Authors: Michael Acheampong*, University of South Florida, Fenda A. Akiwumi, University of South Florida
Topics: Coupled Human and Natural Systems, Cultural and Political Ecology, Africa
Keywords: Ghana, Sustainable Development Goals, Fisherfolks, Political Ecology
Session Type: Paper
Start / End Time: 3:05 PM / 4:45 PM
Room: Directors Room, Omni, West
Presentation File: No File Uploaded
The United Nations’ Sustainable Development Goal (SDG) number one states that access to resources is central to poverty eradication, especially among the world’s most impoverished populations. However, access by natural resource dependents is often hindered by competition between such populations and other more powerful actors. In Ghana, the oil industry threatens the livelihoods of fisherfolks through pollution and deterioration of aquatic ecosystem, and the restriction of access to traditional fishing grounds. Using political ecology as a framework and employing a mixed methods approach including surveys and interviews with fisherfolk, we argue that these threats hinder the achievement of SDG number one in communities within the oil exploitation zone.
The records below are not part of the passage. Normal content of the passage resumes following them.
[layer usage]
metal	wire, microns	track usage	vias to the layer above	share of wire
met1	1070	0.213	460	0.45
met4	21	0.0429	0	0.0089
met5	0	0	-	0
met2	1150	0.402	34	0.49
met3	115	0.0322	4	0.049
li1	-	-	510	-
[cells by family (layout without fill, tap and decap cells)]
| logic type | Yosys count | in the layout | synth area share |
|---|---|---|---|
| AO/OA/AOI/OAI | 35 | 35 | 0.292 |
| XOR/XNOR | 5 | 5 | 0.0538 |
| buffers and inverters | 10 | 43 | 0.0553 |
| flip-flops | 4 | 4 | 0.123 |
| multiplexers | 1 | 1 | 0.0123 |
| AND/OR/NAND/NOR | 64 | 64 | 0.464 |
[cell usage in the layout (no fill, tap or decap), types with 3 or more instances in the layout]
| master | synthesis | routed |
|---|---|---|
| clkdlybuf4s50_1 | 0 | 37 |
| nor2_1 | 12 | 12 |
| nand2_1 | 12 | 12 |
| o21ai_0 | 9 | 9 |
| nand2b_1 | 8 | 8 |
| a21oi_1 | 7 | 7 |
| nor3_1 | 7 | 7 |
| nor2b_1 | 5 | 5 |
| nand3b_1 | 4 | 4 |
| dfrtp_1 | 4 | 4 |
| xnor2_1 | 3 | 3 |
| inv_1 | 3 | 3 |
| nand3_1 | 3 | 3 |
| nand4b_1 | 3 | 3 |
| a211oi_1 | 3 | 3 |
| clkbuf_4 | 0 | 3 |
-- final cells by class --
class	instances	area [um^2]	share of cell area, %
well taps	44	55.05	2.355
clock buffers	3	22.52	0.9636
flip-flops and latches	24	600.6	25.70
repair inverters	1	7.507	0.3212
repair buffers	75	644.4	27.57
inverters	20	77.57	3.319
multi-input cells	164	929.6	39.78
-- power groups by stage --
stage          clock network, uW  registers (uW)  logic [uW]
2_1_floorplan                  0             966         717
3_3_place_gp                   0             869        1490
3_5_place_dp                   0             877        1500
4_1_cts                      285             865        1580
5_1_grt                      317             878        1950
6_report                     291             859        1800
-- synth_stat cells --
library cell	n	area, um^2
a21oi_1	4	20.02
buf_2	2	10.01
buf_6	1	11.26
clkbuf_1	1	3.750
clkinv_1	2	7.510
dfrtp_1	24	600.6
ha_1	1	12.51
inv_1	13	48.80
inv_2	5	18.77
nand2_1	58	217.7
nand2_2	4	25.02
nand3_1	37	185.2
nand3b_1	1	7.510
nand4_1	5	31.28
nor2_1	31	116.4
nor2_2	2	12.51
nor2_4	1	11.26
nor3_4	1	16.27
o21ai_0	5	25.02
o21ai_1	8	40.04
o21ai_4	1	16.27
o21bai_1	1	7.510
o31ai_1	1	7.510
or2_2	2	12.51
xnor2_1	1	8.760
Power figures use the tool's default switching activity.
`src/rtl/audio_pkg.sv`:
```
// Shared constants and state encoding for the serial audio capture/playback path.
package audio_pkg;

  localparam int AUDIO_ADDR_W     = 19;
  localparam int AUDIO_BIT_PERIOD = 79;

  typedef enum logic [1:0] {
    ST_IDLE    = 2'd0,
    ST_CAPTURE = 2'd1,
    ST_FLUSH   = 2'd2,
    ST_DONE    = 2'd3
  } rec_state_e;

endpackage

```
`src/rtl/audio_deserializer.sv`:
```
// Synchronizes the 1-bit serial input, samples it once per bit period and packs
// eight samples LSB-first into a byte, flagged by a one-cycle byte_valid_o pulse.
module audio_deserializer #(
  parameter int BIT_PERIOD = 79
) (
  input  logic       clk,
  input  logic       clr,
  input  logic       en_i,
  input  logic       restart_i,
  input  logic       din_i,
  output logic       byte_valid_o,
  output logic [7:0] byte_o
);

  localparam int CNT_W = (BIT_PERIOD > 1) ? $clog2(BIT_PERIOD) : 1;

  logic [1:0]       sync_q;
  logic [CNT_W-1:0] cnt_q, cnt_d;
  logic [2:0]       bit_q, bit_d;
  logic [7:0]       shift_q, shift_d;
  logic             valid_q, valid_d;

  always_comb begin
    cnt_d   = cnt_q;
    bit_d   = bit_q;
    shift_d = shift_q;
    valid_d = 1'b0;
    if (restart_i) begin
      cnt_d   = '0;
      bit_d   = '0;
      shift_d = '0;
    end else if (en_i) begin
      if (cnt_q == CNT_W'(BIT_PERIOD - 1)) begin
        cnt_d          = '0;
        shift_d[bit_q] = sync_q[1];
        bit_d          = bit_q + 3'd1;
        valid_d        = (bit_q == 3'd7);
      end else begin
        cnt_d = cnt_q + CNT_W'(1);
      end
    end
  end

  always_ff @(posedge clk or negedge clr) begin
    if (!clr) begin
      sync_q  <= '0;
      cnt_q   <= '0;
      bit_q   <= '0;
      shift_q <= '0;
      valid_q <= 1'b0;
    end else begin
      sync_q  <= {sync_q[0], din_i};
      cnt_q   <= cnt_d;
      bit_q   <= bit_d;
      shift_q <= shift_d;
      valid_q <= valid_d;
    end
  end

  assign byte_valid_o = valid_q;
  assign byte_o       = shift_q;

endmodule

```
`src/rtl/audio_recorder.sv`:
```
// Capture controller: writes deserialized bytes to sample memory at 0..stopPos
// through a single-entry req/ack write buffer, with sticky done/overrun status.
module audio_recorder
  import audio_pkg::*;
#(
  parameter int BIT_PERIOD = AUDIO_BIT_PERIOD,
  parameter int ADDR_W     = AUDIO_ADDR_W
) (
  input  logic              clk,
  input  logic              clr,
  input  logic              start,
  input  logic [ADDR_W-1:0] stopPos,
  input  logic              din,
  output logic [ADDR_W-1:0] addr,
  output logic [7:0]        wr_data,
  output logic              wr_req,
  input  logic              wr_ack,
  output logic              busy,
  output logic              done,
  output logic              overrun
);

  rec_state_e        state_q, state_d;
  logic [ADDR_W-1:0] addr_q, addr_d;
  logic [ADDR_W-1:0] stop_q, stop_d;
  logic [7:0]        wr_data_q, wr_data_d;
  logic              wr_req_q, wr_req_d;
  logic              done_q, done_d;
  logic              overrun_q, overrun_d;
  logic              byte_valid;
  logic [7:0]        byte_val;

  audio_deserializer #(
    .BIT_PERIOD(BIT_PERIOD)
  ) u_deser (
    .clk         (clk),
    .clr         (clr),
    .en_i        (state_q == ST_CAPTURE),
    .restart_i   (start),
    .din_i       (din),
    .byte_valid_o(byte_valid),
    .byte_o      (byte_val)
  );

  always_comb begin
    state_d   = state_q;
    addr_d    = addr_q;
    stop_d    = stop_q;
    wr_data_d = wr_data_q;
    wr_req_d  = wr_req_q;
    done_d    = done_q;
    overrun_d = overrun_q;
    if (start) begin
      state_d   = ST_CAPTURE;
      addr_d    = '0;
      stop_d    = stopPos;
      wr_req_d  = 1'b0;
      done_d    = 1'b0;
      overrun_d = 1'b0;
    end else begin
      // Only non-final writes advance the address, so addr never passes stopPos.
      if (wr_req_q && wr_ack) begin
        wr_req_d = 1'b0;
        if (state_q == ST_CAPTURE) addr_d = addr_q + ADDR_W'(1);
      end
      unique case (state_q)
        ST_CAPTURE: begin
          if (byte_valid) begin
            if (wr_req_q) begin
              overrun_d = 1'b1;
            end else begin
              wr_data_d = byte_val;
              wr_req_d  = 1'b1;
              if (addr_q == stop_q) state_d = ST_FLUSH;
            end
          end
        end
        ST_FLUSH: begin
          if (wr_req_q && wr_ack) begin
            state_d = ST_DONE;
            done_d  = 1'b1;
          end
        end
        default: ;
      endcase
    end
  end

  always_ff @(posedge clk or negedge clr) begin
    if (!clr) begin
      state_q   <= ST_IDLE;
      addr_q    <= '0;
      stop_q    <= '0;
      wr_data_q <= '0;
      wr_req_q  <= 1'b0;
      done_q    <= 1'b0;
      overrun_q <= 1'b0;
    end else begin
      state_q   <= state_d;
      addr_q    <= addr_d;
      stop_q    <= stop_d;
      wr_data_q <= wr_data_d;
      wr_req_q  <= wr_req_d;
      done_q    <= done_d;
      overrun_q <= overrun_d;
    end
  end

  assign addr    = addr_q;
  assign wr_data = wr_data_q;
  assign wr_req  = wr_req_q;
  assign done    = done_q;
  assign overrun = overrun_q;
  assign busy    = (state_q == ST_CAPTURE) || (state_q == ST_FLUSH);

endmodule

```
`config.mk`:
```
export PLATFORM = sky130hd
export DESIGN_NAME = gshare_branch_predictor
export DESIGN_NICKNAME = d
export VERILOG_FILES = /design/src/rtl/bp_pkg.sv /design/src/rtl/bp_btb.sv /design/src/rtl/gshare_branch_predictor.sv
export SDC_FILE = /design/constraint.sdc
export NUM_CORES = 2
export LEC_CHECK = 0
export ABC_AREA = 0
export CORE_MARGIN = 2
export CORE_UTILIZATION = 60
export CTS_BUF_LIST = sky130_fd_sc_hd__clkbuf_4 sky130_fd_sc_hd__clkbuf_8
export DETAILED_ROUTE_END_ITERATION = 12
export PLACE_DENSITY = 0.77
export SYNTH_ARGS = -nofsm -noshare
export SYNTH_HDL_FRONTEND = slang
export SYNTH_HIERARCHICAL = 1
export SYNTH_SLANG_ARGS = --single-unit
export TNS_END_PERCENT = 1
```
`constraint.sdc`:
```
create_clock -name clk -period 37.6 [get_ports clk]
set_input_delay 5.64 -clock clk [delete_from_list [all_inputs] [get_ports clk]]
set_output_delay 5.64 -clock clk [all_outputs]
set_load 0.02 [all_outputs]
```
`src/rtl/bp_pkg.sv`:
```
// Shared types and helpers for the gshare branch predictor and its optional BTB.
package bp_pkg;

   typedef enum logic {BP_INIT, BP_RUN} bp_state_e;

   // The tag field is sized for the smallest BTB; only the upper pc bits land in it.
   typedef struct packed {
      logic        valid;
      logic [31:0] tag;
      logic [31:0] target;
   } btb_entry_t;

   function automatic int unsigned weak_nt(input int unsigned ctr_w);
      return (1 << (ctr_w - 1)) - 1;
   endfunction

endpackage

```
`src/rtl/bp_btb.sv`:
```
// Direct-mapped branch target buffer: one lookup port, one write port, one valid-clear port.
module bp_btb
   import bp_pkg::*;
#(
   parameter int BTB_SIZE = 64,
   parameter int BIDX_W   = $clog2(BTB_SIZE)
) (
   input  logic              clk,
   input  logic              clr_en,
   input  logic [BIDX_W-1:0] clr_idx,
   input  logic [31:0]       lookup_pc,
   output logic              hit,
   output logic [31:0]       target,
   input  logic              wr_en,
   input  logic [31:0]       wr_pc,
   input  logic [31:0]       wr_target
);

   btb_entry_t entries_q [BTB_SIZE];

   logic [BIDX_W-1:0] lk_idx;
   logic [BIDX_W-1:0] wr_idx;
   logic [31:0]       lk_tag;
   logic [31:0]       wr_tag;
   btb_entry_t        lk_entry;

   assign lk_idx   = lookup_pc[BIDX_W+1:2];
   assign wr_idx   = wr_pc[BIDX_W+1:2];
   assign lk_tag   = lookup_pc >> (BIDX_W + 2);
   assign wr_tag   = wr_pc >> (BIDX_W + 2);
   assign lk_entry = entries_q[lk_idx];

   // Lookup reads the pre-edge array, so a same-cycle write is not visible yet.
   assign hit    = lk_entry.valid && (lk_entry.tag == lk_tag);
   assign target = hit ? lk_entry.target : 32'h0;

   always_ff @(posedge clk) begin
      if (clr_en) begin
         entries_q[clr_idx].valid <= 1'b0;
      end else if (wr_en) begin
         entries_q[wr_idx] <= '{valid: 1'b1, tag: wr_tag, target: wr_target};
      end
   end

endmodule

```
`src/rtl/gshare_branch_predictor.sv`:
```
// Gshare direction predictor with speculative GHR and mispredict repair.
// Define BRANCH_PRED_BTB_EN to add the direct-mapped BTB (bp_btb).
module gshare_branch_predictor
   import bp_pkg::*;
#(
   parameter int TABLE_SIZE = 1024,
   parameter int CTR_W      = 2,
   parameter int HIST_LEN   = 8,
   parameter int BTB_SIZE   = 64
) (
   input  logic                clk,
   input  logic                rst_n,
   output logic                ready,
   input  logic                query_valid,
   input  logic [31:0]         query_pc,
   output logic                pred_taken,
   output logic [HIST_LEN-1:0] pred_ghr,
   output logic [31:0]         pred_target,
   output logic                pred_target_valid,
   input  logic                update_en,
   input  logic [31:0]         update_pc,
   input  logic [HIST_LEN-1:0] update_ghr,
   input  logic                actual_taken,
   input  logic                mispredict,
   input  logic [31:0]         update_target
);

   localparam int IDX_W = $clog2(TABLE_SIZE);
`ifdef BRANCH_PRED_BTB_EN
   localparam int SWEEP = (TABLE_SIZE > BTB_SIZE) ? TABLE_SIZE : BTB_SIZE;
`else
   localparam int SWEEP = TABLE_SIZE;
`endif
   localparam int SW_W = $clog2(SWEEP) + 1;
   localparam logic [CTR_W-1:0] CTR_MAX  = '1;
   localparam logic [CTR_W-1:0] CTR_INIT = CTR_W'(weak_nt(CTR_W));

   bp_state_e           state_q, state_d;
   logic [SW_W-1:0]     sweep_cnt_q, sweep_cnt_d;
   logic                ready_q, ready_d;
   logic [HIST_LEN-1:0] ghr_q, ghr_d;

   logic [CTR_W-1:0]    pht_q [TABLE_SIZE];
   logic                pht_we;
   logic [IDX_W-1:0]    pht_waddr;
   logic [CTR_W-1:0]    pht_wdata;

   logic                running;
   logic                last_sweep;
   logic [IDX_W-1:0]    query_idx;
   logic [IDX_W-1:0]    update_idx;
   logic [CTR_W-1:0]    upd_ctr;

   assign running    = (state_q == BP_RUN);
   assign last_sweep = (sweep_cnt_q == SW_W'(SWEEP - 1));
   assign query_idx  = query_pc[IDX_W+1:2] ^ IDX_W'(ghr_q);
   assign update_idx = update_pc[IDX_W+1:2] ^ IDX_W'(update_ghr);
   assign upd_ctr    = pht_q[update_idx];

   assign ready      = ready_q;
   assign pred_taken = running && pht_q[query_idx][CTR_W-1];
   assign pred_ghr   = running ? ghr_q : '0;

   always_comb begin
      state_d     = state_q;
      sweep_cnt_d = sweep_cnt_q;
      ready_d     = ready_q;
      case (state_q)
         BP_INIT: begin
            sweep_cnt_d = sweep_cnt_q + SW_W'(1);
            if (last_sweep) begin
               state_d     = BP_RUN;
               ready_d     = 1'b1;
               sweep_cnt_d = '0;
            end
         end
         BP_RUN:  state_d = BP_RUN;
         default: state_d = BP_INIT;
      endcase
   end

   // Repair from the branch's own history wins over the speculative shift.
   always_comb begin
      ghr_d = ghr_q;
      if (running) begin
         if (update_en && mispredict) begin
            ghr_d = HIST_LEN'({update_ghr, actual_taken});
         end else if (query_valid) begin
            ghr_d = HIST_LEN'({ghr_q, pred_taken});
         end
      end
   end

   always_comb begin
      pht_we    = 1'b0;
      pht_waddr = update_idx;
      pht_wdata = upd_ctr;
      if (!running) begin
         pht_we    = (sweep_cnt_q < SW_W'(TABLE_SIZE));
         pht_waddr = sweep_cnt_q[IDX_W-1:0];
         pht_wdata = CTR_INIT;
      end else if (update_en) begin
         pht_we = 1'b1;
         if (actual_taken && (upd_ctr != CTR_MAX)) begin
            pht_wdata = upd_ctr + CTR_W'(1);
         end else if (!actual_taken && (upd_ctr != '0)) begin
            pht_wdata = upd_ctr - CTR_W'(1);
         end
      end
   end

   always_ff @(posedge clk or negedge rst_n) begin
      if (!rst_n) begin
         state_q     <= BP_INIT;
         sweep_cnt_q <= '0;
         ready_q     <= 1'b0;
         ghr_q       <= '0;
      end else begin
         state_q     <= state_d;
         sweep_cnt_q <= sweep_cnt_d;
         ready_q     <= ready_d;
         ghr_q       <= ghr_d;
      end
   end

   // The table is not reset; the INIT sweep is what gives it defined contents.
   always_ff @(posedge clk) begin
      if (pht_we) begin
         pht_q[pht_waddr] <= pht_wdata;
      end
   end

`ifdef BRANCH_PRED_BTB_EN
   localparam int BIDX_W = $clog2(BTB_SIZE);

   logic        btb_hit;
   logic [31:0] btb_target;

   bp_btb #(
      .BTB_SIZE (BTB_SIZE)
   ) u_btb (
      .clk       (clk),
      .clr_en    (!running && (sweep_cnt_q < SW_W'(BTB_SIZE))),
      .clr_idx   (sweep_cnt_q[BIDX_W-1:0]),
      .lookup_pc (query_pc),
      .hit       (btb_hit),
      .target    (btb_target),
      .wr_en     (running && update_en && actual_taken),
      .wr_pc     (update_pc),
      .wr_target (update_target)
   );

   assign pred_target_valid = running && btb_hit;
   assign pred_target       = (running && btb_hit) ? btb_target : 32'h0;
`else
   logic unused_bits;

   assign unused_bits = ^{query_pc[31:IDX_W+2], query_pc[1:0], update_pc[31:IDX_W+2],
                          update_pc[1:0], update_target, (BTB_SIZE > 0)};

   assign pred_target_valid = 1'b0;
   assign pred_target       = 32'h0;
`endif

endmodule

```
==> results.md <==
- Status: finished, violations left
- Failing checks: capacitance limit, slew limit
- Clock Power Share: 39.8%
- Post-synthesis register bit count: 2069
- Worst-skew pair later-pin latency: 1.10 ns
- Critical path buffer and inverter count: 6
- Simple-gate share of the synthesized area: 10.35%
- Peak supply drop: 0.04160 mV
- Post-cts sizing count: 0
- Tot Pwr: 4772 uW
- HPWL after DPL: 178.9 mm
- Hold Fails Final Rpt: 0
- Largest net degree at the start of global routing: 267
- Top_reg_cell synth: edfxtp_1
- Async S/R FF share, synth: 1.015%
- Share of layout cells above drive strength 1: 18.40%
- Register area: 0.06203 mm2
- CTS Root Cell: clkbuf_8
- DIE AREA: 0.1600 mm2
- Critical Path End Type: output pin
- Max Cap Violations: 1
- Arr. time, crit path: 12.07 ns
- Layout area overhead: 8.833%
- Post-Route WL: 306.9 mm
- Seq pwr share: 52.3%
- Clock Path Buffers: 4
- Tcrit/Tclk final: 47.11%
- Fillers: 10594
- Cell family with most CP delay: buffers and inverters
- GRT Util Overall: 38.43%
- RePlAce Congestion: 0.9628
- Power density cells: 46.59 mW/mm2
- # hold bufs at CTS: 0
- Switching pwr: 1160 uW
- # H-tree levels: 5
- Synth warn: 6
- Combinational group share of total power: 7.9%
- Initial antenna violation count: 19
- Min Tclk post-route: 17.71 ns
- Top Ports: 153
- Gate Count Post-Synth: 6360
- P_leak: 0.03294 uW
- RSZ-0062 raised after global routing: no
- Multiplexer share of the synthesized area: 15.35%
- Crit path kind: in -> out
- Die H: 400.1 um
- Post-synth EDFFs: 2048
- Internal power: 3611 uW
- Sw Ratio: 24.32%
- Syn_area_per_cell: 14.80 um2
- Cts bufs inserted: 338
- Type of the worst min-delay path: reg -> reg
- Fin nets: 6527
- Drt first pass iters: 9
- CTS tree: built
- Worst R2R Start: pht_q[244][1]
- CP max stage delay: 1.29 ns
- Synth Cell Area: 0.09412 mm2
- Post-Synth Adder-Cell Area: 0.03988%
- Post-route DRC: 0
- Worst-Margin Slew: 1.483 ns
- DR WL/cell: 35.19 um
- Antenna viol nets, final: 0
- Compound-Gate Fraction of Synth Area: 4.535%
- Post-Synth XOR/XNOR Area: 0.4081%
- DR vias/cell: 7.380
- Vias in the first global route: 62039
- 1st-iter DRT viols: 12931
- Port buffer count: 43
- Slew headroom: -1.454%
- Most common cell on crit path: buf_4
- Setup repair bufs after CTS: 0
- Slowest CP cell: a2111oi_0
- Final total negative setup slack: 0 ns
- Slew Limit Fails: 1
- Worst path required time: 31.96 ns
- CTS clk-pin slew, worst paths: 0.05 ns
- Gr ovfl total: 0
- CP Max Fanout: 71
- Num rows: 145
- Yosys cell types: 82
- Multi-input gate area: 0.02953 mm2
- Starting density of the core: 60.32%
- Crit path launch type: primary input
- Clock sink total: 2069
- Via Count: 64353
- Skew final: 0.08607 ns
- Fmax: 56.46 MHz
- Seq/Total Area, Yosys: 65.90%
- Worst setup path start: query_pc[3]
- Worst-path cell chain: clkdlybuf4s50_1 > xor2_4 > buf_4 > buf_12 > nand3_2 > buf_4 > a21oi_1 > nor4_1 > o22ai_1 > a2111oi_0 > nor4_1 > a221oi_1 > buf_4 > nor2_1 > clkdlybuf4s50_1
- Die X: 400.1 um
- Min-Delay Startpoint: ready
- First-pass GRT wire length: 430.7 mm
- Core Region: 0.1560 mm2
- Final setup vio count: 0
- Largest family of logic cells by synthesized area: multiplexers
Cognizant of the unequal power relations that exist between competing interests, we show how exploitation activities impact local livelihoods. Implementation of exclusion zones is detrimental to the fishing industry and over 60% of surveyed fisherfolks reported a decrease in income since the start of the oil industry. Furthermore, the proportion of respondents that can currently meet their food needs with surplus has dropped by over 50% points from the period before the oil industry. For Ghana to meet the targets of SDG number one, it is imperative for the government to engage with fisherfolk to address their concerns and promote sustainable alternative livelihoods.